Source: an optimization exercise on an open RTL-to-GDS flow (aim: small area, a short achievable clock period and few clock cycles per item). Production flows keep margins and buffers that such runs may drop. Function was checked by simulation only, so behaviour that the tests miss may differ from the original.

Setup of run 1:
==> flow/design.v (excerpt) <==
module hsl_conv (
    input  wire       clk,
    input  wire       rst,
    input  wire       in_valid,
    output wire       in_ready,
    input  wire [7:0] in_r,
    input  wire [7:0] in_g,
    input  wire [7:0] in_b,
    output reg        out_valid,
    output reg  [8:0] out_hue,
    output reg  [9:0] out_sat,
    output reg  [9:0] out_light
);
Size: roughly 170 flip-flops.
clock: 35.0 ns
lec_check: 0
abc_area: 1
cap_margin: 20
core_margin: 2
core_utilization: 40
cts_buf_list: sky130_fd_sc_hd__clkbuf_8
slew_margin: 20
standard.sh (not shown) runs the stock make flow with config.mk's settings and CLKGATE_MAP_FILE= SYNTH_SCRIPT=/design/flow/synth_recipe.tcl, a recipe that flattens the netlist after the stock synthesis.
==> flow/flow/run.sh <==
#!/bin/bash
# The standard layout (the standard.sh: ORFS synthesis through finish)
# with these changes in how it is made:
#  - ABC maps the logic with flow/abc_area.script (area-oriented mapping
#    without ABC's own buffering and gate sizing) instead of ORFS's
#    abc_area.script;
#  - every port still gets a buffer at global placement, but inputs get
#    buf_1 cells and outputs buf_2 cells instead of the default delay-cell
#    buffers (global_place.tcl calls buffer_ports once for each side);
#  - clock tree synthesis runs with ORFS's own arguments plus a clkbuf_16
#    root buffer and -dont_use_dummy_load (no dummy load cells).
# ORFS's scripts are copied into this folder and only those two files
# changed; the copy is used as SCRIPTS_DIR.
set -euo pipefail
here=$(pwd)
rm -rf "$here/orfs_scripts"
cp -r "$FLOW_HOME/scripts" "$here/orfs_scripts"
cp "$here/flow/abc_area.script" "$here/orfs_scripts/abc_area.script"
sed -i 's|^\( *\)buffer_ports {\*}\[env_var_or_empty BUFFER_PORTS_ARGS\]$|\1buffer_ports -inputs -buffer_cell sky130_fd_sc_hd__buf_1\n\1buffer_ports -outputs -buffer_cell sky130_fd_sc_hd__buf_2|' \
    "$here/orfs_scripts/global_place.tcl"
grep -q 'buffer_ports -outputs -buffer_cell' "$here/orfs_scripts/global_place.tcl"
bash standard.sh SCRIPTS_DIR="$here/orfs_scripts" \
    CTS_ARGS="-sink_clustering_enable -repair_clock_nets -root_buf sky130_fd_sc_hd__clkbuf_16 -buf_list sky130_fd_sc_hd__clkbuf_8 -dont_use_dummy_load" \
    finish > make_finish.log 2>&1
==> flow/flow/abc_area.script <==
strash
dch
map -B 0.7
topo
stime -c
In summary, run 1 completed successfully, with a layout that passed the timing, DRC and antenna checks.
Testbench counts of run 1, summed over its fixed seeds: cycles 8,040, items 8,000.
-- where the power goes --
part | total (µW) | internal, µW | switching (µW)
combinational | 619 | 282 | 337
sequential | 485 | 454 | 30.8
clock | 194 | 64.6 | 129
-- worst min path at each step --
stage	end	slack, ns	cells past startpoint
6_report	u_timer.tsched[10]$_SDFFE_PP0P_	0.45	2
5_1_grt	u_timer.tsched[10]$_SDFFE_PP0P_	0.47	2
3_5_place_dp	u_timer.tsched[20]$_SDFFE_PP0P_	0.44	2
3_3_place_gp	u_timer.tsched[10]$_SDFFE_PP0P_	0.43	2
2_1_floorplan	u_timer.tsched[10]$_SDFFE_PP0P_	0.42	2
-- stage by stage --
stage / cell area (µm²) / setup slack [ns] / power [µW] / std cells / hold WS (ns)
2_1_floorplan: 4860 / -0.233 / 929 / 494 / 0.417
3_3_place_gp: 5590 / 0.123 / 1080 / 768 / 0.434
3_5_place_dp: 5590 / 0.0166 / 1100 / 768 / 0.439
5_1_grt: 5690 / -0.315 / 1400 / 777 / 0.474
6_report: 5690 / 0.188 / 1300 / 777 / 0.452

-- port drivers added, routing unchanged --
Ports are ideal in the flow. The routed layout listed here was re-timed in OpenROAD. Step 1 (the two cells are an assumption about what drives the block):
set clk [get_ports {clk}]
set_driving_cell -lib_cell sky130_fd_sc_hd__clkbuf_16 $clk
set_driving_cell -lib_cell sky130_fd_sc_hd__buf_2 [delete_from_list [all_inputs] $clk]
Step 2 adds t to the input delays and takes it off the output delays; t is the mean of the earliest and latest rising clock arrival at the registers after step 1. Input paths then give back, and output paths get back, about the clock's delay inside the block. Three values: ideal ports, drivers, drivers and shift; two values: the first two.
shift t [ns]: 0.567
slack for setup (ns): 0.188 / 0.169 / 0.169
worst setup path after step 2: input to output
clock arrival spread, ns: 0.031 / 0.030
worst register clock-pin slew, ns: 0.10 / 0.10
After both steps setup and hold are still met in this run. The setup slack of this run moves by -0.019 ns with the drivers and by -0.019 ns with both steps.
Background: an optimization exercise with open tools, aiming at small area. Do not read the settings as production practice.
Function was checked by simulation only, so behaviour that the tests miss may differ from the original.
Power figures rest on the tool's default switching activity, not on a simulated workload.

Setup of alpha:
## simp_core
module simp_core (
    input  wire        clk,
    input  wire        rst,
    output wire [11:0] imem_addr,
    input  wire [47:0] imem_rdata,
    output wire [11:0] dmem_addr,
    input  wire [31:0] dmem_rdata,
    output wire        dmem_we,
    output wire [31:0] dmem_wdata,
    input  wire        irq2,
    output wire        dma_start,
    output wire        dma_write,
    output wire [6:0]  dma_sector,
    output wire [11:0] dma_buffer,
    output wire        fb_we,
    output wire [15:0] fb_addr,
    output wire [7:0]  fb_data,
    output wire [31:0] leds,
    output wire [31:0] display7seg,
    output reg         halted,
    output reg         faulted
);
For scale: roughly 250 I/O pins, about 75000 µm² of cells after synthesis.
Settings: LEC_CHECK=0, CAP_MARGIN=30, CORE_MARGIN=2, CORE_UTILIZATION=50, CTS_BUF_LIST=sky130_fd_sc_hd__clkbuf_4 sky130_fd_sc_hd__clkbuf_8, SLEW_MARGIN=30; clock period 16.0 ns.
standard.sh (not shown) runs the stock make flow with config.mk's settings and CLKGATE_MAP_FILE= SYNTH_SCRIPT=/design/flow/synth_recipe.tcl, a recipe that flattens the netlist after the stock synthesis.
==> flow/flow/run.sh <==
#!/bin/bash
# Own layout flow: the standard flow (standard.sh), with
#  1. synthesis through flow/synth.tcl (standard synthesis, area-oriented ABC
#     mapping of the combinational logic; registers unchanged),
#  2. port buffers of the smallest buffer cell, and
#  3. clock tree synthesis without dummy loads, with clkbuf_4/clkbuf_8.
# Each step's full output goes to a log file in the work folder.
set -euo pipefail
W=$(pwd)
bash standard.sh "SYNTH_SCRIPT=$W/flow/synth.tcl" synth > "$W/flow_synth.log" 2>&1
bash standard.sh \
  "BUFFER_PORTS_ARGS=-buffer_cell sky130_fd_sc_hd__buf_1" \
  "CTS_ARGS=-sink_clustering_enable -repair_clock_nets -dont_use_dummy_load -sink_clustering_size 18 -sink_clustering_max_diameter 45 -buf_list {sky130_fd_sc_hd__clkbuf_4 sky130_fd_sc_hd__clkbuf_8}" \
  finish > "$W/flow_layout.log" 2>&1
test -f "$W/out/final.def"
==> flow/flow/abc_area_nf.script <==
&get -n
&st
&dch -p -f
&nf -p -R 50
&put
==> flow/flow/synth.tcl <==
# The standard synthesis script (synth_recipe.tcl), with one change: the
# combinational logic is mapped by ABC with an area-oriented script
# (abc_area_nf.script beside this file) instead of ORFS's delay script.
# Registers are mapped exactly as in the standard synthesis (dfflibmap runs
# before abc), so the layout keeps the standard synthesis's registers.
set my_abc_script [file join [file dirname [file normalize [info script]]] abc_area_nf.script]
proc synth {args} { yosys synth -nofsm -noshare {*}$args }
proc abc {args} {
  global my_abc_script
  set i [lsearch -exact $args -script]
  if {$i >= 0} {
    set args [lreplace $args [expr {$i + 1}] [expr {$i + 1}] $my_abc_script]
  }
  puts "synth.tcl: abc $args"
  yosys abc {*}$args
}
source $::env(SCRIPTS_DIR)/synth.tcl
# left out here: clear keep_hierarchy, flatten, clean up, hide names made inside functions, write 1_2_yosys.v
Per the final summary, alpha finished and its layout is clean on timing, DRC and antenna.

****************

■ Assignment ■
Using the records above, copy word for word the line with "-- where the", the line with "worst register clock-pin", and every line between them.

■ Answer for the task ■
-- where the power goes --
part | total (µW) | internal, µW | switching (µW)
combinational | 619 | 282 | 337
sequential | 485 | 454 | 30.8
clock | 194 | 64.6 | 129
-- worst min path at each step --
stage	end	slack, ns	cells past startpoint
6_report	u_timer.tsched[10]$_SDFFE_PP0P_	0.45	2
5_1_grt	u_timer.tsched[10]$_SDFFE_PP0P_	0.47	2
3_5_place_dp	u_timer.tsched[20]$_SDFFE_PP0P_	0.44	2
3_3_place_gp	u_timer.tsched[10]$_SDFFE_PP0P_	0.43	2
2_1_floorplan	u_timer.tsched[10]$_SDFFE_PP0P_	0.42	2
-- stage by stage --
stage / cell area (µm²) / setup slack [ns] / power [µW] / std cells / hold WS (ns)
2_1_floorplan: 4860 / -0.233 / 929 / 494 / 0.417
3_3_place_gp: 5590 / 0.123 / 1080 / 768 / 0.434
3_5_place_dp: 5590 / 0.0166 / 1100 / 768 / 0.439
5_1_grt: 5690 / -0.315 / 1400 / 777 / 0.474
6_report: 5690 / 0.188 / 1300 / 777 / 0.452

-- port drivers added, routing unchanged --
Ports are ideal in the flow. The routed layout listed here was re-timed in OpenROAD. Step 1 (the two cells are an assumption about what drives the block):
set clk [get_ports {clk}]
set_driving_cell -lib_cell sky130_fd_sc_hd__clkbuf_16 $clk
set_driving_cell -lib_cell sky130_fd_sc_hd__buf_2 [delete_from_list [all_inputs] $clk]
Step 2 adds t to the input delays and takes it off the output delays; t is the mean of the earliest and latest rising clock arrival at the registers after step 1. Input paths then give back, and output paths get back, about the clock's delay inside the block. Three values: ideal ports, drivers, drivers and shift; two values: the first two.
shift t [ns]: 0.567
slack for setup (ns): 0.188 / 0.169 / 0.169
worst setup path after step 2: input to output
clock arrival spread, ns: 0.031 / 0.030
worst register clock-pin slew, ns: 0.10 / 0.10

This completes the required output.